Question

Five ul of a 10-to-1 dilution of a sample were added to 3ml of Bradford reagent. The absorbance at 595 nm was 0.78 and, according to a standard curve, correpsonds to 0.015mg of protein on the x axis. What is the protein concentration of the original solution?

Answer 1

1 out of a total of 10+1=11.

the new concentration = 1/11 of the original concentration.

The concentration of the sample

(0.015mg/3mL+5 x 10^-3mL)=0.0050mg/mL

So what is the concentration of the sample before it was diluted in 3mL of Bradford reagent?

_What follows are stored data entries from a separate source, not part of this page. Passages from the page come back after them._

<file path="src/rtl/sudoku_ctrl_pkg.sv">
// Shared button indices, board size, write FSM states and wrap helpers
// for the sudoku cursor controller.
package sudoku_ctrl_pkg;

  localparam int BTN_UP    = 0;
  localparam int BTN_DOWN  = 1;
  localparam int BTN_LEFT  = 2;
  localparam int BTN_RIGHT = 3;
  localparam int BTN_A     = 4;
  localparam int BTN_B     = 5;
  localparam int BTN_C     = 6;
  localparam int BTN_START = 7;
  localparam int BTN_X     = 8;
  localparam int BTN_Y     = 9;
  localparam int BTN_Z     = 10;
  localparam int BTN_MODE  = 11;

  localparam int BOARD_DIM = 9;

  typedef enum logic {
    IDLE,
    PEND
  } wr_state_e;

  function automatic logic [3:0] wrap_inc(
    input logic [3:0] v,
    input logic [3:0] lo,
    input logic [3:0] hi
  );
    return (v >= hi) ? lo : v + 4'd1;
  endfunction

  function automatic logic [3:0] wrap_dec(
    input logic [3:0] v,
    input logic [3:0] lo,
    input logic [3:0] hi
  );
    return (v <= lo) ? hi : v - 4'd1;
  endfunction

endpackage

</file>
<file path="src/rtl/sudoku_cursor_ctrl_btn_repeat.sv">
// Per-direction move pulse generator; the hold/repeat timer is built
// only when SUDOKU_AUTOREPEAT_EN is defined.
module btn_repeat #(
  parameter int HOLD_CYCLES   = 50_000_000,
  parameter int REPEAT_CYCLES = 10_000_000
) (
  input  logic clk,
  input  logic reset,
  input  logic level_i,
  input  logic evt_i,
  input  logic block_i,
  output logic move_o
);

`ifdef SUDOKU_AUTOREPEAT_EN
  localparam int CW = $clog2(HOLD_CYCLES + 1);

  logic [CW-1:0] cnt_q, cnt_d;
  logic          rpt;

  // cnt_q equals cycles since the press; after each repeat it is
  // rewound so the next repeat lands REPEAT_CYCLES later.
  always_comb begin
    cnt_d = cnt_q;
    rpt   = 1'b0;
    if (block_i || !level_i) begin
      cnt_d = '0;
    end else if (evt_i) begin
      cnt_d = CW'(1);
    end else if (cnt_q == CW'(HOLD_CYCLES)) begin
      rpt   = 1'b1;
      cnt_d = CW'(HOLD_CYCLES - REPEAT_CYCLES + 1);
    end else begin
      cnt_d = cnt_q + CW'(1);
    end
  end

  always_ff @(posedge clk or posedge reset) begin
    if (reset) cnt_q <= '0;
    else       cnt_q <= cnt_d;
  end

  assign move_o = ~block_i & (evt_i | rpt);
`else
  logic unused_ok;
  assign unused_ok = ^{clk, reset, level_i};
  assign move_o    = ~block_i & evt_i;
`endif

endmodule

</file>
<file path="src/rtl/sudoku_cursor_ctrl.sv">
// Cursor, digit and write-command controller for the 9x9 board.
// Auto-repeat of directions is enabled by SUDOKU_AUTOREPEAT_EN.
module sudoku_cursor_ctrl #(
  parameter int HOLD_CYCLES   = 50_000_000,
  parameter int REPEAT_CYCLES = 10_000_000,
  parameter int BOARD_DIM     = sudoku_ctrl_pkg::BOARD_DIM
) (
  input  logic        clk,
  input  logic        reset,
  input  logic [11:0] btn,
  input  logic        block,
  output logic [3:0]  cur_row,
  output logic [3:0]  cur_col,
  output logic [3:0]  cur_digit,
  output logic        cmd_valid,
  input  logic        cmd_ready,
  output logic [3:0]  cmd_row,
  output logic [3:0]  cmd_col,
  output logic [3:0]  cmd_value,
  output logic        start_pulse
);
  import sudoku_ctrl_pkg::*;

  localparam logic [3:0] MAXI = 4'(BOARD_DIM - 1);

  logic [11:0] btn_q, ev;
  logic [3:0]  mv;
  logic [3:0]  row_q, row_d, col_q, col_d, dig_q, dig_d;
  logic [3:0]  crow_q, crow_d, ccol_q, ccol_d, cval_q, cval_d;
  logic        start_q, start_d;
  wr_state_e   st_q, st_d;

  assign ev = btn & ~btn_q & {12{~block}};

  for (genvar i = 0; i < 4; i++) begin : g_dir
    btn_repeat #(
      .HOLD_CYCLES  (HOLD_CYCLES),
      .REPEAT_CYCLES(REPEAT_CYCLES)
    ) u_rep (
      .clk    (clk),
      .reset  (reset),
      .level_i(btn[i]),
      .evt_i  (ev[i]),
      .block_i(block),
      .move_o (mv[i])
    );
  end

  always_comb begin
    row_d   = row_q;
    col_d   = col_q;
    dig_d   = dig_q;
    crow_d  = crow_q;
    ccol_d  = ccol_q;
    cval_d  = cval_q;
    st_d    = st_q;
    start_d = ev[BTN_START];

    // Opposing directions cancel on their axis only.
    if (mv[BTN_UP] ^ mv[BTN_DOWN])
      row_d = mv[BTN_UP] ? wrap_dec(row_q, 4'd0, MAXI)
                         : wrap_inc(row_q, 4'd0, MAXI);
    if (mv[BTN_LEFT] ^ mv[BTN_RIGHT])
      col_d = mv[BTN_LEFT] ? wrap_dec(col_q, 4'd0, MAXI)
                           : wrap_inc(col_q, 4'd0, MAXI);
    if (ev[BTN_Y] ^ ev[BTN_X])
      dig_d = ev[BTN_Y] ? wrap_inc(dig_q, 4'd1, 4'd9)
                        : wrap_dec(dig_q, 4'd1, 4'd9);

    unique case (st_q)
      IDLE: begin
        if (ev[BTN_A] | ev[BTN_B]) begin
          crow_d = row_q;
          ccol_d = col_q;
          cval_d = ev[BTN_A] ? dig_q : 4'd0;
          st_d   = PEND;
        end
      end
      PEND: begin
        if (cmd_ready) st_d = IDLE;
      end
    endcase
  end

  always_ff @(posedge clk or posedge reset) begin
    if (reset) begin
      btn_q   <= '0;
      row_q   <= '0;
      col_q   <= '0;
      dig_q   <= 4'd1;
      crow_q  <= '0;
      ccol_q  <= '0;
      cval_q  <= '0;
      start_q <= 1'b0;
      st_q    <= IDLE;
    end else begin
      btn_q   <= btn;
      row_q   <= row_d;
      col_q   <= col_d;
      dig_q   <= dig_d;
      crow_q  <= crow_d;
      ccol_q  <= ccol_d;
      cval_q  <= cval_d;
      start_q <= start_d;
      st_q    <= st_d;
    end
  end

  logic unused_ev;
  assign unused_ev = ^{ev[BTN_C], ev[BTN_Z], ev[BTN_MODE]};

  assign cur_row     = row_q;
  assign cur_col     = col_q;
  assign cur_digit   = dig_q;
  assign cmd_valid   = (st_q == PEND);
  assign cmd_row     = crow_q;
  assign cmd_col     = ccol_q;
  assign cmd_value   = cval_q;
  assign start_pulse = start_q;

endmodule

</file>
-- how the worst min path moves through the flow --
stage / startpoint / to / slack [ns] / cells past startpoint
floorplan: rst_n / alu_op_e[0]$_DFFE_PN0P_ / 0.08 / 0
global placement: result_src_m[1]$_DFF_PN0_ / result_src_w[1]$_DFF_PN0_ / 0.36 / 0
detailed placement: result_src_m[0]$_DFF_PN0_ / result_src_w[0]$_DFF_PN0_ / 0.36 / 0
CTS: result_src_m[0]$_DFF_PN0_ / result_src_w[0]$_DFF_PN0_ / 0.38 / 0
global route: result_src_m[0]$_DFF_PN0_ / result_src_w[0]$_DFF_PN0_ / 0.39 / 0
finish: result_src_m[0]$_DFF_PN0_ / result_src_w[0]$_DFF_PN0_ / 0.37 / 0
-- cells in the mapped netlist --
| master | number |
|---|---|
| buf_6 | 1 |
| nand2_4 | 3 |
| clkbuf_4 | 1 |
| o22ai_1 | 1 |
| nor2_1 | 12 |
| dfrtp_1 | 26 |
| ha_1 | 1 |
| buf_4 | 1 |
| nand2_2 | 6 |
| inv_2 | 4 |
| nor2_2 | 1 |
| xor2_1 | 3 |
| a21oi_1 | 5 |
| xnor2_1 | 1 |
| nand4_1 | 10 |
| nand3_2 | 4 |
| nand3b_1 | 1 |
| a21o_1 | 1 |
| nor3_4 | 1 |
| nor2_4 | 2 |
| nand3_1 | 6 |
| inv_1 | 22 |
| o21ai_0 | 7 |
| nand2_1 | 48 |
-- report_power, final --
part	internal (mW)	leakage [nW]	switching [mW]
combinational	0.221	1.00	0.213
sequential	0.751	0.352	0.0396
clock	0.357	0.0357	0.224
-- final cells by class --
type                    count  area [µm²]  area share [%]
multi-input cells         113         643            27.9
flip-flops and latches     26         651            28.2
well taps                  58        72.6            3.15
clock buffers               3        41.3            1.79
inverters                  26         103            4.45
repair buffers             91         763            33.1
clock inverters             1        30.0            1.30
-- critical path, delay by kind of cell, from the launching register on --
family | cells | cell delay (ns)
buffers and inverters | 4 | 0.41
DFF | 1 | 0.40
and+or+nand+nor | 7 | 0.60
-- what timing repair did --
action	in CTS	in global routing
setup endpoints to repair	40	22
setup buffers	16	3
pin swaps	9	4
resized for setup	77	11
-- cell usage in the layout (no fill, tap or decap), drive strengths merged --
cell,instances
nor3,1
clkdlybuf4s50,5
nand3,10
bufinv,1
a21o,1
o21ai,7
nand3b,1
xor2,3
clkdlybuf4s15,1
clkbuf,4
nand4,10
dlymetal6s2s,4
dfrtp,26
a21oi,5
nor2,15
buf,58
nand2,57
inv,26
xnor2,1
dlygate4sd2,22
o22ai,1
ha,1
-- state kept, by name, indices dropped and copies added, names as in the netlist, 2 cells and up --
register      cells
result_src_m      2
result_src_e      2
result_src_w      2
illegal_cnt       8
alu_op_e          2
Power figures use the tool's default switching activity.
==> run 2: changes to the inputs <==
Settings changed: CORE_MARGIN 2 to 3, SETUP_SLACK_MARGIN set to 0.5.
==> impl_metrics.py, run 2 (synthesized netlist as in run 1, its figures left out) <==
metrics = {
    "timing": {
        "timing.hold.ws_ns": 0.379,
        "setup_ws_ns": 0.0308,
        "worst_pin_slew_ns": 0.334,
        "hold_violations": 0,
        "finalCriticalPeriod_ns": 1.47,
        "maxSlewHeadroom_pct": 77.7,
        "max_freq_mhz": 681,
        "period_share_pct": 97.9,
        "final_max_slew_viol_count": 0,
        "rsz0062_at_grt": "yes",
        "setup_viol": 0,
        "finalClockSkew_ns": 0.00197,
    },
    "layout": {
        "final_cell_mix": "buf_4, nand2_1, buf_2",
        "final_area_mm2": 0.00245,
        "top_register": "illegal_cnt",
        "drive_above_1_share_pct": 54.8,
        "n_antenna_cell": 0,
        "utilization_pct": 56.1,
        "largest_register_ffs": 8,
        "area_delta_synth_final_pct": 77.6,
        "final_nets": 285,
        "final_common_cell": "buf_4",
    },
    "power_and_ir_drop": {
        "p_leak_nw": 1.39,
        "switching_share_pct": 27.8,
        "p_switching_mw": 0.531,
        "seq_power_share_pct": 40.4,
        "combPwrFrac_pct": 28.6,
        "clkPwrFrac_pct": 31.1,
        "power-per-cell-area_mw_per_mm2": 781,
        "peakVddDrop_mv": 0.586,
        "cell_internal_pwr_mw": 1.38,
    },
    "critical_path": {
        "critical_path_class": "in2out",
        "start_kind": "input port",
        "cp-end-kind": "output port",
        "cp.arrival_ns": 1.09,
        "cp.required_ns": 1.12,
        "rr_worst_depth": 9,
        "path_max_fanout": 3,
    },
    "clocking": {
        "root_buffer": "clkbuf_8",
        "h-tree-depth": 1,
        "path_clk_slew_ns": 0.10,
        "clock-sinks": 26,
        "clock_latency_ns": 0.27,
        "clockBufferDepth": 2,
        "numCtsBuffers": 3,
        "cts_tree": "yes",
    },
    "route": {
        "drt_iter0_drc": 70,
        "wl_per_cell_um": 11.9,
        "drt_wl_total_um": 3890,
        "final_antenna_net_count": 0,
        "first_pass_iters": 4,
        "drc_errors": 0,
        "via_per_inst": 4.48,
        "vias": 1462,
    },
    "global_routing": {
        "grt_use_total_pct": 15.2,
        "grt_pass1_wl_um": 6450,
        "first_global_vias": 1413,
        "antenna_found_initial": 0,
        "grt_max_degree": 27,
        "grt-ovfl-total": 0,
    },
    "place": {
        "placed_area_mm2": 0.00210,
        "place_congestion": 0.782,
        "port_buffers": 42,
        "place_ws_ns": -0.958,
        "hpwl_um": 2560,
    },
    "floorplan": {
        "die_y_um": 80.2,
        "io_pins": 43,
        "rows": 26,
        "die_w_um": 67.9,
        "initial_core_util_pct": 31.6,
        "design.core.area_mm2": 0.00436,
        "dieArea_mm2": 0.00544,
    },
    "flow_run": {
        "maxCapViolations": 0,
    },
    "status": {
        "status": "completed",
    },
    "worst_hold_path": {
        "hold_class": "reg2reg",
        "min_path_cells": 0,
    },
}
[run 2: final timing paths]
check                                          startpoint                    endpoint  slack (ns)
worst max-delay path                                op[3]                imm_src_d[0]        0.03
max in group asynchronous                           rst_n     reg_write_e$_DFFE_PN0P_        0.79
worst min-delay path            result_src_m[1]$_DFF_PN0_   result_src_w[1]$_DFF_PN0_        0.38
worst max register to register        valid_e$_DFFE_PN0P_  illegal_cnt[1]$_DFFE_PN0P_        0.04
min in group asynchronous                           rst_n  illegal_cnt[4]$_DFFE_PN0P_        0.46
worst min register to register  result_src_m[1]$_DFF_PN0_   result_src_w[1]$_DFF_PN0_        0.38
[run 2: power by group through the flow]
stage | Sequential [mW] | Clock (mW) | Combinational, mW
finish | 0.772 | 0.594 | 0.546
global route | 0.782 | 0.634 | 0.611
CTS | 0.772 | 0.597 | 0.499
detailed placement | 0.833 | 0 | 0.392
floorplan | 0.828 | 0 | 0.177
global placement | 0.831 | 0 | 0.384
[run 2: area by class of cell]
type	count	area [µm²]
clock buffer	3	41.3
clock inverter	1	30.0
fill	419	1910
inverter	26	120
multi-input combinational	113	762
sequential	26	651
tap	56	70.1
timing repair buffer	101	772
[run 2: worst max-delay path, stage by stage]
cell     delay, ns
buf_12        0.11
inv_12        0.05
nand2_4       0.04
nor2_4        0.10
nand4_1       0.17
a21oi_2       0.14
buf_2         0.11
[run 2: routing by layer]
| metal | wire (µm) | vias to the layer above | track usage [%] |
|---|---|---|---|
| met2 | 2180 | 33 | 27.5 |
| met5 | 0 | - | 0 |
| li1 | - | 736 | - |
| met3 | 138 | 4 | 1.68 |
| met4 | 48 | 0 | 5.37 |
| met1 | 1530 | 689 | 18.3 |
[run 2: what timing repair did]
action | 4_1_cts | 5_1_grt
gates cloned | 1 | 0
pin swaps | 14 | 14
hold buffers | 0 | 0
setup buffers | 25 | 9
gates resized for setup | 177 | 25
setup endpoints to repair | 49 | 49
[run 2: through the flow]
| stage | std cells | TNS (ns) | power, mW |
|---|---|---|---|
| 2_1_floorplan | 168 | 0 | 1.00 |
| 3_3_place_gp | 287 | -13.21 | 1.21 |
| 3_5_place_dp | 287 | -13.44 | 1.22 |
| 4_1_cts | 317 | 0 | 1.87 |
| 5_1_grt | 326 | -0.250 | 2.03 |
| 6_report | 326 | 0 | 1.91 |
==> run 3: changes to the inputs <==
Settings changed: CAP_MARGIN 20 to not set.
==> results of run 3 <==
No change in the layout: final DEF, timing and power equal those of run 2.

use the following relationship:

C1V1=C2V2

Where

C1=0.0050mg/mL
V1=3mL+5 x 10^-3mL=3.005mL

C2=?
V2=5 x 10^-3mL

Solve for C2:

(0.0050mg/mL)*(3.005mL)=C2*(5 x 10^-3mL)

(0.0050mg/mL)*(3.005mL)/(5 x 10^-3mL)=C2


C2=3.0mg/mL

3.0mg/mL is 1/11 of the original concentration

the original concentration =

x*(1/11)=3.0mg/mL

Solve for x:


x=3.0mg/mL*11

x=32.9mg/mL=33mg/mL